Stored items from a collection >>
= Beginning of Section =
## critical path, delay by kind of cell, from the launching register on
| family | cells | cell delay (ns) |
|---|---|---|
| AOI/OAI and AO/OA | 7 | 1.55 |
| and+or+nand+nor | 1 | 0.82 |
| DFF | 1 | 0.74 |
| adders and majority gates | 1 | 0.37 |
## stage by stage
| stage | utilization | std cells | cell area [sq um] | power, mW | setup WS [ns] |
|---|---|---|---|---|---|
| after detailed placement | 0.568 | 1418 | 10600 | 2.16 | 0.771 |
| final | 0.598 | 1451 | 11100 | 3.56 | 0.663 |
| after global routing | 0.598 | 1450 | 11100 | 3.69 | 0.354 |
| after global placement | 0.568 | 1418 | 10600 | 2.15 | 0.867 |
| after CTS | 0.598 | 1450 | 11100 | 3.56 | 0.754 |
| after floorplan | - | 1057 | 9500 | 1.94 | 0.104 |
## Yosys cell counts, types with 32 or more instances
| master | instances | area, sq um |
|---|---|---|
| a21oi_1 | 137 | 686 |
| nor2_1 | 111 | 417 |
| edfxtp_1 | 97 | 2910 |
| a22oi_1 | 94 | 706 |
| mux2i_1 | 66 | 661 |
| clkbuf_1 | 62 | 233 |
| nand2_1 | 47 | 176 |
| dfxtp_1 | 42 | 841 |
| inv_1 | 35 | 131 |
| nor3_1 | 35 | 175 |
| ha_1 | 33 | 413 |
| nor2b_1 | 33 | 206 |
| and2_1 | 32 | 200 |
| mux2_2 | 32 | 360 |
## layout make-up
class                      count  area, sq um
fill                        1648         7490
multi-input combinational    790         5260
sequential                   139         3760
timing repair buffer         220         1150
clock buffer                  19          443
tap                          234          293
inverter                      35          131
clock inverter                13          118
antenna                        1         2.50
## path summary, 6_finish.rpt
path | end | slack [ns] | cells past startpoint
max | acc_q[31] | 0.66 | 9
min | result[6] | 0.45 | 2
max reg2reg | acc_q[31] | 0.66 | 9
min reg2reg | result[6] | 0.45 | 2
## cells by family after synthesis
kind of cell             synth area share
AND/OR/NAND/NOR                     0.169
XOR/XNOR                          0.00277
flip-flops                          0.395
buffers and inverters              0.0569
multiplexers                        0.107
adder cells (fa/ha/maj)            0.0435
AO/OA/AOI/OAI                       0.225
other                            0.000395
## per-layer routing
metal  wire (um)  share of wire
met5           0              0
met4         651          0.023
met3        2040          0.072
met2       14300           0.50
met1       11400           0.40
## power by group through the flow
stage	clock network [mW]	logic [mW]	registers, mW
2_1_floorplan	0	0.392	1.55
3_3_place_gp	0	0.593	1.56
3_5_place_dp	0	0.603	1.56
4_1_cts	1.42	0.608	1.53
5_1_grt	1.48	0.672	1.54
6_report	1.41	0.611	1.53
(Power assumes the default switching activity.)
= End of Section =
Quote the records above exactly, from the first line through the line containing "2.15 | 0.867 |", and nothing more.

## critical path, delay by kind of cell, from the launching register on
| family | cells | cell delay (ns) |
|---|---|---|
| AOI/OAI and AO/OA | 7 | 1.55 |
| and+or+nand+nor | 1 | 0.82 |
| DFF | 1 | 0.74 |
| adders and majority gates | 1 | 0.37 |
## stage by stage
| stage | utilization | std cells | cell area [sq um] | power, mW | setup WS [ns] |
|---|---|---|---|---|---|
| after detailed placement | 0.568 | 1418 | 10600 | 2.16 | 0.771 |
| final | 0.598 | 1451 | 11100 | 3.56 | 0.663 |
| after global routing | 0.598 | 1450 | 11100 | 3.69 | 0.354 |
| after global placement | 0.568 | 1418 | 10600 | 2.15 | 0.867 |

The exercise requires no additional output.